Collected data
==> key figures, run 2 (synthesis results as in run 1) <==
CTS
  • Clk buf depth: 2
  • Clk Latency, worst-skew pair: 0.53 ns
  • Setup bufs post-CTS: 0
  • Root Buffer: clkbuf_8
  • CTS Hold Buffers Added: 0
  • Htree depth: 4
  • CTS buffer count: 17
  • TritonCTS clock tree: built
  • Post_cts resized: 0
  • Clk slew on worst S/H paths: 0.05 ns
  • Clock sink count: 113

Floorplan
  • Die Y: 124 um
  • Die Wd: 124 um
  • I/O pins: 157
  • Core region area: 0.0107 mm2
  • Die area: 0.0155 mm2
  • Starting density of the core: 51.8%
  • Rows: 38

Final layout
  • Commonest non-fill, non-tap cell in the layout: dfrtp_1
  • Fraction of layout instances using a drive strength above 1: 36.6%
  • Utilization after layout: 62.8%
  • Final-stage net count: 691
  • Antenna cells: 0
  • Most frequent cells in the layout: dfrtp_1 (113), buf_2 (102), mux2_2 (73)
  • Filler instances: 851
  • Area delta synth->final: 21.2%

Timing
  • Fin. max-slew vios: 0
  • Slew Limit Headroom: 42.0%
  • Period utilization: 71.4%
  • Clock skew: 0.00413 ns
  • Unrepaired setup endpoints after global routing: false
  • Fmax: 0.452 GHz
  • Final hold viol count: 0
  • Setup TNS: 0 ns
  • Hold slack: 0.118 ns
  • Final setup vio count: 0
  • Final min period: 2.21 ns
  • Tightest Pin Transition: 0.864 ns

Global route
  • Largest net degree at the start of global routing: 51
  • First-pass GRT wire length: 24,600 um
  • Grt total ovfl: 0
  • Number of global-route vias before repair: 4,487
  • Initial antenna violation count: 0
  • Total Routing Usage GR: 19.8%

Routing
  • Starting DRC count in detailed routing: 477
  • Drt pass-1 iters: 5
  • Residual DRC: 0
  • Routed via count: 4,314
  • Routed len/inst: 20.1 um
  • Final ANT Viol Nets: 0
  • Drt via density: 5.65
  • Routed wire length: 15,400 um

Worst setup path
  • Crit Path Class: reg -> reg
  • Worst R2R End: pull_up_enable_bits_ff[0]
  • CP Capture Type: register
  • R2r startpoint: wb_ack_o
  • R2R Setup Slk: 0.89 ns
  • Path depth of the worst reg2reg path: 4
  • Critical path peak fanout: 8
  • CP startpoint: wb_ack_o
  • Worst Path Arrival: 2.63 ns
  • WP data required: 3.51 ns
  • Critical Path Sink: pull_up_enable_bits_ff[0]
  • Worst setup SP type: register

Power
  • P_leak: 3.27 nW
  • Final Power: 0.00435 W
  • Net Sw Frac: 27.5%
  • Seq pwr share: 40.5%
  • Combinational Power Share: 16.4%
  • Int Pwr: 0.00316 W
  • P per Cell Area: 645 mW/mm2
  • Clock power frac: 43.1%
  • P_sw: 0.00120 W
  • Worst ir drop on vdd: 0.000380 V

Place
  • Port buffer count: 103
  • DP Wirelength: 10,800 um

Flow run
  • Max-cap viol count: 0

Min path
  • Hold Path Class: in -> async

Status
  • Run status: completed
==
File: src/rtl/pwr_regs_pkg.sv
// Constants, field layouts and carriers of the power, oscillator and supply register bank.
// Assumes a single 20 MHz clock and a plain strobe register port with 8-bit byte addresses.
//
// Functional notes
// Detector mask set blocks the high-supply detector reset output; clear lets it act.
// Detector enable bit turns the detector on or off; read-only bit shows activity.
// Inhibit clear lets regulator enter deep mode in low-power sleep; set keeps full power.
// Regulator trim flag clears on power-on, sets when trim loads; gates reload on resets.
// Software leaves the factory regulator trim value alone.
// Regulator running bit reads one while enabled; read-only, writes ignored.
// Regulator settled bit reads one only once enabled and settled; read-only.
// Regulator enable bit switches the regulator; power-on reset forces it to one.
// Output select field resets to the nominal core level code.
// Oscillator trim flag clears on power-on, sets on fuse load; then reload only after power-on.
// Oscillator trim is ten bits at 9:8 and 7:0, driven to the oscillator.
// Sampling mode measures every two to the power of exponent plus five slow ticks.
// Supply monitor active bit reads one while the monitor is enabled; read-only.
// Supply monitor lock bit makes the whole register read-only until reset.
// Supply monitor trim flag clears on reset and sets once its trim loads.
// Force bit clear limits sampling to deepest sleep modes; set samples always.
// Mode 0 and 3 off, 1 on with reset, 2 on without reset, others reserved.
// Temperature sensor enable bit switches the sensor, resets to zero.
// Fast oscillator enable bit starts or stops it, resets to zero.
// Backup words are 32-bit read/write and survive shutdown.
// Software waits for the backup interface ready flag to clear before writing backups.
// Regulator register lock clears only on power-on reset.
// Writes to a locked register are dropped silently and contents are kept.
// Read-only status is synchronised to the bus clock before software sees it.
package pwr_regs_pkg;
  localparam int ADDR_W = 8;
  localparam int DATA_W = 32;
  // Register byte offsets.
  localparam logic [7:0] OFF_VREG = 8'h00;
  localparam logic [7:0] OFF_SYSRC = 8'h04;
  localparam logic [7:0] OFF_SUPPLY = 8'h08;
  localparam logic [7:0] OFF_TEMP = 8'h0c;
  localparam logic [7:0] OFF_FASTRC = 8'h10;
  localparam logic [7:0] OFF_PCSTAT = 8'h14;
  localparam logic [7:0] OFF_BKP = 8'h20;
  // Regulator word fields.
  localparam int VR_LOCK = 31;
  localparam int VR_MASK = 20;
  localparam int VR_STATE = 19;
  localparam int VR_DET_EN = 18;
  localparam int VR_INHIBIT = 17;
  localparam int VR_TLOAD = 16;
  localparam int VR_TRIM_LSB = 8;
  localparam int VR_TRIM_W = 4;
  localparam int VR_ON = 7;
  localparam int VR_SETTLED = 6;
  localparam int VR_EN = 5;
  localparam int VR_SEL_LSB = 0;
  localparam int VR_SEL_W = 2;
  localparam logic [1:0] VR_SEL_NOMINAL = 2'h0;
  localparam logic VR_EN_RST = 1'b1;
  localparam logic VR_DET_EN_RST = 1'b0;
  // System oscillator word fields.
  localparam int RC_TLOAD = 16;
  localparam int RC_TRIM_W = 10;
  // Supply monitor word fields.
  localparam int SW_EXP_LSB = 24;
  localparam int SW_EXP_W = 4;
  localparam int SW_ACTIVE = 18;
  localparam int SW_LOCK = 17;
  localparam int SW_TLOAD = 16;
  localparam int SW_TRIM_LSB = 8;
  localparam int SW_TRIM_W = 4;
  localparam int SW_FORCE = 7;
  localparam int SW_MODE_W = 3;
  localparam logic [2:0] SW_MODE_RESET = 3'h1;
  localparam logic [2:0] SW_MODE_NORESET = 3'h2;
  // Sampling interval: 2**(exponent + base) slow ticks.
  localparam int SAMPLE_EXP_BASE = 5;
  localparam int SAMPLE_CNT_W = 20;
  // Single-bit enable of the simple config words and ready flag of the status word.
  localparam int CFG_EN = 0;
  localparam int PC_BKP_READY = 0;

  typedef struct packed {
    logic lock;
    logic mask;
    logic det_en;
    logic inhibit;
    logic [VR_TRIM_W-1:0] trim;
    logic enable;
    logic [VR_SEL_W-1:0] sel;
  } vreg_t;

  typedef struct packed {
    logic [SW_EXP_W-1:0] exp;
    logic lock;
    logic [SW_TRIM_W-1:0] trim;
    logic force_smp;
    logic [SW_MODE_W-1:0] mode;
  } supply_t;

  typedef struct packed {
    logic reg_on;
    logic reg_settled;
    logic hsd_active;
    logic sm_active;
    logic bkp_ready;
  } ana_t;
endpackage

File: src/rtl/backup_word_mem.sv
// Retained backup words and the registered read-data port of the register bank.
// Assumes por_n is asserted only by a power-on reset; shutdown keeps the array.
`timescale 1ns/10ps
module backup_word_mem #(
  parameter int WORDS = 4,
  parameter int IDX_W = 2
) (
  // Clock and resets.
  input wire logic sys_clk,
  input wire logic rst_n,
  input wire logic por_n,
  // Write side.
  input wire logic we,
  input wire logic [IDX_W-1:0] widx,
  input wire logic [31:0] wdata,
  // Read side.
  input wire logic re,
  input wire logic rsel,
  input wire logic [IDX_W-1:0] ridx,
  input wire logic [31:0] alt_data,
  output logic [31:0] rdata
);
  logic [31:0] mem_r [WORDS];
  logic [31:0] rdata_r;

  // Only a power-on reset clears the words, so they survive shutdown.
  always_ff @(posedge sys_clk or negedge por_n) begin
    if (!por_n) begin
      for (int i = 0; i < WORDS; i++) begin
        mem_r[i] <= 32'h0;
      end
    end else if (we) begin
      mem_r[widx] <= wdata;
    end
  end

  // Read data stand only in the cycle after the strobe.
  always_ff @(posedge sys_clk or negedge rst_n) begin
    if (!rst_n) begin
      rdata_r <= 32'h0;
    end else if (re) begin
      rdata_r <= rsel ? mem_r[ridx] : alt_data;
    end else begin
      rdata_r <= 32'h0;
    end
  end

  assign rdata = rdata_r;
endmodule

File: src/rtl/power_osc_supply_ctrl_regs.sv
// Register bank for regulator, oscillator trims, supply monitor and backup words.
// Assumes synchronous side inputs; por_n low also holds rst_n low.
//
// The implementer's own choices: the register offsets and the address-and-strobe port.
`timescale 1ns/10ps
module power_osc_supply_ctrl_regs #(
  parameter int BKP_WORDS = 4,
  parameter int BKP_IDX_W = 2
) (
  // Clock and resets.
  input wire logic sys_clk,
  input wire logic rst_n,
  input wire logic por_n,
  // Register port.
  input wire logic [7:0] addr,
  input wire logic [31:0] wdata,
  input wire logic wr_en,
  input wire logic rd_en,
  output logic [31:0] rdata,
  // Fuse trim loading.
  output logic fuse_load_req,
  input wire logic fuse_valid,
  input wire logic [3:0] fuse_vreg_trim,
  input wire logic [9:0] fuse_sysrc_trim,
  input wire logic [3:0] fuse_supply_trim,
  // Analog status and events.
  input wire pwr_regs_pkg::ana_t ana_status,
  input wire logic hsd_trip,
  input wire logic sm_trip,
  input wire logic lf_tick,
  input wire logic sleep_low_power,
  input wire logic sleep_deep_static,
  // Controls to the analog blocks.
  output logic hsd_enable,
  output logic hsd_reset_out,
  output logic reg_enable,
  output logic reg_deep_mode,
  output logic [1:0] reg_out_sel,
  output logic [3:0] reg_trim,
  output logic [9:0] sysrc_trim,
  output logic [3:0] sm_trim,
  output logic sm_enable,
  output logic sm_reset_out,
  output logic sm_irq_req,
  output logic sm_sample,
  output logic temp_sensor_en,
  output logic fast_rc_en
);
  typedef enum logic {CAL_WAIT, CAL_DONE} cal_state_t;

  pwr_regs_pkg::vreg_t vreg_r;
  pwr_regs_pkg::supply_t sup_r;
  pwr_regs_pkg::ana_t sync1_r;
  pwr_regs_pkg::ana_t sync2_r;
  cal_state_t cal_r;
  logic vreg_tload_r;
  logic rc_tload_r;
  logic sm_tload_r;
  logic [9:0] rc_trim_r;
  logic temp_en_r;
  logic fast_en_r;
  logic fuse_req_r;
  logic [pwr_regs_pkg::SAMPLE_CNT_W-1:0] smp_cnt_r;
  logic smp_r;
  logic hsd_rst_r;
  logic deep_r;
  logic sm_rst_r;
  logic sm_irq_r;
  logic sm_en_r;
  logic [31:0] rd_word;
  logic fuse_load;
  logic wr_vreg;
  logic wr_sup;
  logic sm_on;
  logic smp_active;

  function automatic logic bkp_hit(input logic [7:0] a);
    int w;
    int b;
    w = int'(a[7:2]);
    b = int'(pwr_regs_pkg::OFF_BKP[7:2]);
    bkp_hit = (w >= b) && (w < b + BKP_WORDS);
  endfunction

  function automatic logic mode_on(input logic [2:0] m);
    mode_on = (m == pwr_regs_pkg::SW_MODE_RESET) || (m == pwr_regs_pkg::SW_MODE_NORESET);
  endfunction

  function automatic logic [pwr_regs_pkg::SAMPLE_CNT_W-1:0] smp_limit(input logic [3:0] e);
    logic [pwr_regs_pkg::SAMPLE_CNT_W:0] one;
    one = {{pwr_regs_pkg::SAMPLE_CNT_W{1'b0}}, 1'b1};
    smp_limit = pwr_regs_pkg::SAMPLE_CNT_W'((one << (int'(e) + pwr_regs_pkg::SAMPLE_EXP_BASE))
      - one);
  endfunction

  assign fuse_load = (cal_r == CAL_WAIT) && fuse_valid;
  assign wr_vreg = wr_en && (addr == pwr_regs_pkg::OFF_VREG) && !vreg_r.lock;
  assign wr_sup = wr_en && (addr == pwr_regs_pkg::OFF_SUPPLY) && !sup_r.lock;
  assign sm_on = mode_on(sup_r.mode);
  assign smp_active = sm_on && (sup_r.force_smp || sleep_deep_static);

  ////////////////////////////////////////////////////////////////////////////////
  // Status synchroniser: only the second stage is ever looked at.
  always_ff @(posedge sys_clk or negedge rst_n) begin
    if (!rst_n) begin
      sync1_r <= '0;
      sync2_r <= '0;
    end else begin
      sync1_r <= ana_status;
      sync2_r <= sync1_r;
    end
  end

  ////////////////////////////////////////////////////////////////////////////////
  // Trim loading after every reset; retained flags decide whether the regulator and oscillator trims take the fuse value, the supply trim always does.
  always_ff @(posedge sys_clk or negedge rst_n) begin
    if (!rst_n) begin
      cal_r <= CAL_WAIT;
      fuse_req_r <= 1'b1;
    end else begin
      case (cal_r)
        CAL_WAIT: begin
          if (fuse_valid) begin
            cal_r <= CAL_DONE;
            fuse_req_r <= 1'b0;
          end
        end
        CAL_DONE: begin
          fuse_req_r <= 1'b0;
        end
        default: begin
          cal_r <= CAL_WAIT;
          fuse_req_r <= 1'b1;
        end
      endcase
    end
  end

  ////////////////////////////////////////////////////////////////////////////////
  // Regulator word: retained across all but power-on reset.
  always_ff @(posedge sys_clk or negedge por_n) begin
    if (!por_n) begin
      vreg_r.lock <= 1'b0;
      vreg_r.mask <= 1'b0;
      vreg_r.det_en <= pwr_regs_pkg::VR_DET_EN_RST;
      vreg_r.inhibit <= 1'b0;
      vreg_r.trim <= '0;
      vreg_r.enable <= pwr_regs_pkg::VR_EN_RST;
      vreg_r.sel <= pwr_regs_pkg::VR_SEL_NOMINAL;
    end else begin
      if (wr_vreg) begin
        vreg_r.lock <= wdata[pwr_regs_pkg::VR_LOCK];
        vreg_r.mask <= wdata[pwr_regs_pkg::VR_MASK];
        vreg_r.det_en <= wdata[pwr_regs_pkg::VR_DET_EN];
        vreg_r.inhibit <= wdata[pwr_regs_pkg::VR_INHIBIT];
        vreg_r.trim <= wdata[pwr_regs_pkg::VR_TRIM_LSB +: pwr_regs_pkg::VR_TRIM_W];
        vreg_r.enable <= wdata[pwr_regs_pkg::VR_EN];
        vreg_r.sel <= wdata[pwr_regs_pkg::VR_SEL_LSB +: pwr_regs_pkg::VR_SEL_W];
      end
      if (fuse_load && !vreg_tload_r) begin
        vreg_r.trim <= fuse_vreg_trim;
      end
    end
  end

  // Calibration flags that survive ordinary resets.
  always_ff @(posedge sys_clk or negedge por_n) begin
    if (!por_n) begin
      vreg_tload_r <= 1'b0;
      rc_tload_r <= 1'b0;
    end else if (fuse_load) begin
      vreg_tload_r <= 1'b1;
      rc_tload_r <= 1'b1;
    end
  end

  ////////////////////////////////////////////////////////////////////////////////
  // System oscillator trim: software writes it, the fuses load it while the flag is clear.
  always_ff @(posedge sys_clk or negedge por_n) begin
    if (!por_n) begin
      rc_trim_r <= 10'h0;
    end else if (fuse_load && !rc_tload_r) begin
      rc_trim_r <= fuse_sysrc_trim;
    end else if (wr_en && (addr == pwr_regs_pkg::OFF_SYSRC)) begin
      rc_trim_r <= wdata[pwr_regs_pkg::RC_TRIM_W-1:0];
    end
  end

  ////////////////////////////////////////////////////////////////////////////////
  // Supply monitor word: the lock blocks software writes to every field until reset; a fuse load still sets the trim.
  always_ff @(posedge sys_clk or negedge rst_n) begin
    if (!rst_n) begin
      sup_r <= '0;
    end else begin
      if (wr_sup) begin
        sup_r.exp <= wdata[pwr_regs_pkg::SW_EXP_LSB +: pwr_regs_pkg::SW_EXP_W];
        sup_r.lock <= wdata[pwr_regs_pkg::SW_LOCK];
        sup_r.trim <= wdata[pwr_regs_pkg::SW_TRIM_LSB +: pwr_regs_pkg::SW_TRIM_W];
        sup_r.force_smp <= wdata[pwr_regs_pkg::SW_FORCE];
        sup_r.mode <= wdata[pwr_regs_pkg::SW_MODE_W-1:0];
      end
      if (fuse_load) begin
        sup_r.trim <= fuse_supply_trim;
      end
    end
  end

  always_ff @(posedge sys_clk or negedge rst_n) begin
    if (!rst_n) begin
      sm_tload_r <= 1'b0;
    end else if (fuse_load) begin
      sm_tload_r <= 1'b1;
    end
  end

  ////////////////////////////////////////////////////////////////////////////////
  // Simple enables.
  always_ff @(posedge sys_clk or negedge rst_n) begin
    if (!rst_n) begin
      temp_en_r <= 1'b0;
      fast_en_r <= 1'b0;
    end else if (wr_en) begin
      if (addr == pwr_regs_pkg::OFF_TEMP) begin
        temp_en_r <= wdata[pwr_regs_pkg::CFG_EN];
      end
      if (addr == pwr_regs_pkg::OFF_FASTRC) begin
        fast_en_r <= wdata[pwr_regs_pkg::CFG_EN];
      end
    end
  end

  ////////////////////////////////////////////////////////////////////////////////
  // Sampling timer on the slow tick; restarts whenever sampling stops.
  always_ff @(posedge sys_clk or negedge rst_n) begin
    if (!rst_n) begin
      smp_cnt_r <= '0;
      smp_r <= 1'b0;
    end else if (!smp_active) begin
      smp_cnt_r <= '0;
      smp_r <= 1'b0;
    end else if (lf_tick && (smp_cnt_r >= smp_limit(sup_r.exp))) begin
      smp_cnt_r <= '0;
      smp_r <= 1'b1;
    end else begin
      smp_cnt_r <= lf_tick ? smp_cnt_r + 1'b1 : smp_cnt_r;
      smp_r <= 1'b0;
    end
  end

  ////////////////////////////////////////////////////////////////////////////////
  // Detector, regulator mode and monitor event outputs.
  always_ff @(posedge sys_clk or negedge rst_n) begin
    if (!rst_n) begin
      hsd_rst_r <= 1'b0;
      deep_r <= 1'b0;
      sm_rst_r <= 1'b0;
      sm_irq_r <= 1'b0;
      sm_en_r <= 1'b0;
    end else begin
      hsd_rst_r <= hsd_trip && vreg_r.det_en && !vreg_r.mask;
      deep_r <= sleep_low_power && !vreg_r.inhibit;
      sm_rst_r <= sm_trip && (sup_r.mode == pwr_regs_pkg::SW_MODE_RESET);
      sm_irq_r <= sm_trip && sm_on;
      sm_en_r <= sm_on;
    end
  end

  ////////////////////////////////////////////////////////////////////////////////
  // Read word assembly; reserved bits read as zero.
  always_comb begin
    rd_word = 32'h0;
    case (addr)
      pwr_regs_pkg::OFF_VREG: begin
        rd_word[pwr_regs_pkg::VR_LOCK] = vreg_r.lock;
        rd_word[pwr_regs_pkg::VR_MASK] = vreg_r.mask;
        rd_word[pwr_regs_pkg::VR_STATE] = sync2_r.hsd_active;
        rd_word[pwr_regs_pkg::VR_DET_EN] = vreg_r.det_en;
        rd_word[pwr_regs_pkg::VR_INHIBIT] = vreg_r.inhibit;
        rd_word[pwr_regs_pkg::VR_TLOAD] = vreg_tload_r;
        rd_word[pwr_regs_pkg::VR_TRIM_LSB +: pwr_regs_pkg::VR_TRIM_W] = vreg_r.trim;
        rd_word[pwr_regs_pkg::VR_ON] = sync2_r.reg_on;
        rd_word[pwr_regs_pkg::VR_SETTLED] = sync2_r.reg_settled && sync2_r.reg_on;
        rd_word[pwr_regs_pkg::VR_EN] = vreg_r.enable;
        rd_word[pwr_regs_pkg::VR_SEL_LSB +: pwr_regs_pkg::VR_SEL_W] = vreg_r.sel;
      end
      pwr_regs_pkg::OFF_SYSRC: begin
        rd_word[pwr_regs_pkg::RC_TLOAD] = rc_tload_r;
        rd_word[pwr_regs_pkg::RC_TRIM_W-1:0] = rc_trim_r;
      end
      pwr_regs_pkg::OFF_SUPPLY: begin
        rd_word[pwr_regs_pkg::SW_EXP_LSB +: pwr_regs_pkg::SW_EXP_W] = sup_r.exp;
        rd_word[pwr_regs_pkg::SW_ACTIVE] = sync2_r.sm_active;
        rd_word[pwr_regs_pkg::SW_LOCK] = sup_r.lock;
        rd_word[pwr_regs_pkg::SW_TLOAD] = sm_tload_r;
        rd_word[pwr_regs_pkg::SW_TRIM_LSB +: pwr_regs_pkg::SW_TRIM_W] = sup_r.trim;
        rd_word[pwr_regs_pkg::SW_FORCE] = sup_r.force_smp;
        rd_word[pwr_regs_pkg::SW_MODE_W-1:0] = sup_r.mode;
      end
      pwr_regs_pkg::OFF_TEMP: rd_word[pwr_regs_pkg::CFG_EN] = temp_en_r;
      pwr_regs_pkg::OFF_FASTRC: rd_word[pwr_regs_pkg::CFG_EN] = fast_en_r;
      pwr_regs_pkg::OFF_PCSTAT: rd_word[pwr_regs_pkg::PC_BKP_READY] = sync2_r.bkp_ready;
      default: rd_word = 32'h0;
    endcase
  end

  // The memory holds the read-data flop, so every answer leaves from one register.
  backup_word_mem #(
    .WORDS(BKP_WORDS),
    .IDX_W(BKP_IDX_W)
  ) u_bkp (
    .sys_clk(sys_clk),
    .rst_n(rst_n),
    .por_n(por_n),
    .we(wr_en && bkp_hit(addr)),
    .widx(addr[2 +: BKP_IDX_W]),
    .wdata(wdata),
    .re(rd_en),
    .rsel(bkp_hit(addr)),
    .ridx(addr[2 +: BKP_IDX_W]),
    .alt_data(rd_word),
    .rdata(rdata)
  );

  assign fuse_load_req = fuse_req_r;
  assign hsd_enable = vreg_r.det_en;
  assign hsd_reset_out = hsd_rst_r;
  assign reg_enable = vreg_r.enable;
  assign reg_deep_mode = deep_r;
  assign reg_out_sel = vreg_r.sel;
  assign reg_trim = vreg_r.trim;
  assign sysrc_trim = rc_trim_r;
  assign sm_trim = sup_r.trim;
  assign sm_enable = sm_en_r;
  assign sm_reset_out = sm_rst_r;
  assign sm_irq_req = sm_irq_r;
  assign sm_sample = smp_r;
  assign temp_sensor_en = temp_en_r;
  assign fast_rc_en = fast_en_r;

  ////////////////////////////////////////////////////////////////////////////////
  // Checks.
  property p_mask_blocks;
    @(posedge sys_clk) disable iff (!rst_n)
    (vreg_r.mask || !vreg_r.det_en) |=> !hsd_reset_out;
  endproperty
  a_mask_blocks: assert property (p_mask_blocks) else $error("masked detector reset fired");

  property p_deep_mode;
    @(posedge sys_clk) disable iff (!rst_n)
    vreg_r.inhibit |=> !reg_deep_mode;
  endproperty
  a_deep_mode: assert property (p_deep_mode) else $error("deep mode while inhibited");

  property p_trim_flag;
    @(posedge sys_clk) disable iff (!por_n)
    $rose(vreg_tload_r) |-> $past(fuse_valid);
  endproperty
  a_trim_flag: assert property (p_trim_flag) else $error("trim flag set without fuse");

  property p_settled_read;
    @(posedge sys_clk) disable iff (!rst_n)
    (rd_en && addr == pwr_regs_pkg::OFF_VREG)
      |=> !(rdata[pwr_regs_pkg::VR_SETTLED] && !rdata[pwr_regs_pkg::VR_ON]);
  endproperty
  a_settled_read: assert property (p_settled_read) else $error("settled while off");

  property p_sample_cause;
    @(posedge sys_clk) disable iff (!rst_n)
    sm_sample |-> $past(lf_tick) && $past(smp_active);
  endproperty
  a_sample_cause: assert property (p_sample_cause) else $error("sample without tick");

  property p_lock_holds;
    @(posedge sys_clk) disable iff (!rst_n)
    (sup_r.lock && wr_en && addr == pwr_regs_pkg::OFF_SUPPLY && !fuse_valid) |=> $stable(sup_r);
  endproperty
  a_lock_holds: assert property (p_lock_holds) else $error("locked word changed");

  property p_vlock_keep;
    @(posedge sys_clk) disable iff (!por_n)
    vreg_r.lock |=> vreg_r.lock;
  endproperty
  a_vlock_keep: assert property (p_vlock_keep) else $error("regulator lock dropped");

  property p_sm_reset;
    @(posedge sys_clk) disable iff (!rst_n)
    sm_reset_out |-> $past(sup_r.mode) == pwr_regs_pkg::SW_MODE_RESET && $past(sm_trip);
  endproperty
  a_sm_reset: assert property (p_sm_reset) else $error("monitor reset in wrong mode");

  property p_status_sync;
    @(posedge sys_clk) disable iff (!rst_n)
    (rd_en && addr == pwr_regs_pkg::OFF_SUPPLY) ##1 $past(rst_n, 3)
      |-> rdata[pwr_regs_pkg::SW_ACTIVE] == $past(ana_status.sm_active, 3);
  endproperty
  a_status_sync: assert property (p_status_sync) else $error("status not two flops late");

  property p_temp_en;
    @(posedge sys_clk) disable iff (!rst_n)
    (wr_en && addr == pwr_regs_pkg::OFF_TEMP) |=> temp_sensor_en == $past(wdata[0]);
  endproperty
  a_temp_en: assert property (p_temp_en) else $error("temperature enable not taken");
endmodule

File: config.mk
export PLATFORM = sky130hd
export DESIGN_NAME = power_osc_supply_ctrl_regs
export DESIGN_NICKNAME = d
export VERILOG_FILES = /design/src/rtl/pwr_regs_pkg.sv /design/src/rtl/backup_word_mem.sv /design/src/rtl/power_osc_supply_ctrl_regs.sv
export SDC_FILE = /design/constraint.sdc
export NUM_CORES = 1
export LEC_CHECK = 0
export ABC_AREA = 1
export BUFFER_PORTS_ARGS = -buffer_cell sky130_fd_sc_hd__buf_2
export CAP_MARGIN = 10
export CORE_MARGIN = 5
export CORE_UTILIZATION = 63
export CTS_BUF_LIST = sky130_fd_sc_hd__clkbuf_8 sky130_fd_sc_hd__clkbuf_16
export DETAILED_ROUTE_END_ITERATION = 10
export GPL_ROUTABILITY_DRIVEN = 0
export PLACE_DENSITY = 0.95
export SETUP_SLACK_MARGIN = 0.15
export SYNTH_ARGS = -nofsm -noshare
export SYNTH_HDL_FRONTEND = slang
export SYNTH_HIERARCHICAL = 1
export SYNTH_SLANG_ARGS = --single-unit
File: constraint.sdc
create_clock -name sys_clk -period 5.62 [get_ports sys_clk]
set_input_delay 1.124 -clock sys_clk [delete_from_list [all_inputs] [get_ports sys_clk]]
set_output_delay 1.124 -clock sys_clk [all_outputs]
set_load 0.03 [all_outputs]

→ ASSIGNMENT
Copy out each line of the data above, exactly, if it lies between the line holding "Limit Headroom: 42.0%" and the line holding "period: 2.21 ns", inclusive; copy no other line.

→ ANSWER SECTION
  • Slew Limit Headroom: 42.0%
  • Period utilization: 71.4%
  • Clock skew: 0.00413 ns
  • Unrepaired setup endpoints after global routing: false
  • Fmax: 0.452 GHz
  • Final hold viol count: 0
  • Setup TNS: 0 ns
  • Hold slack: 0.118 ns
  • Final setup vio count: 0
  • Final min period: 2.21 ns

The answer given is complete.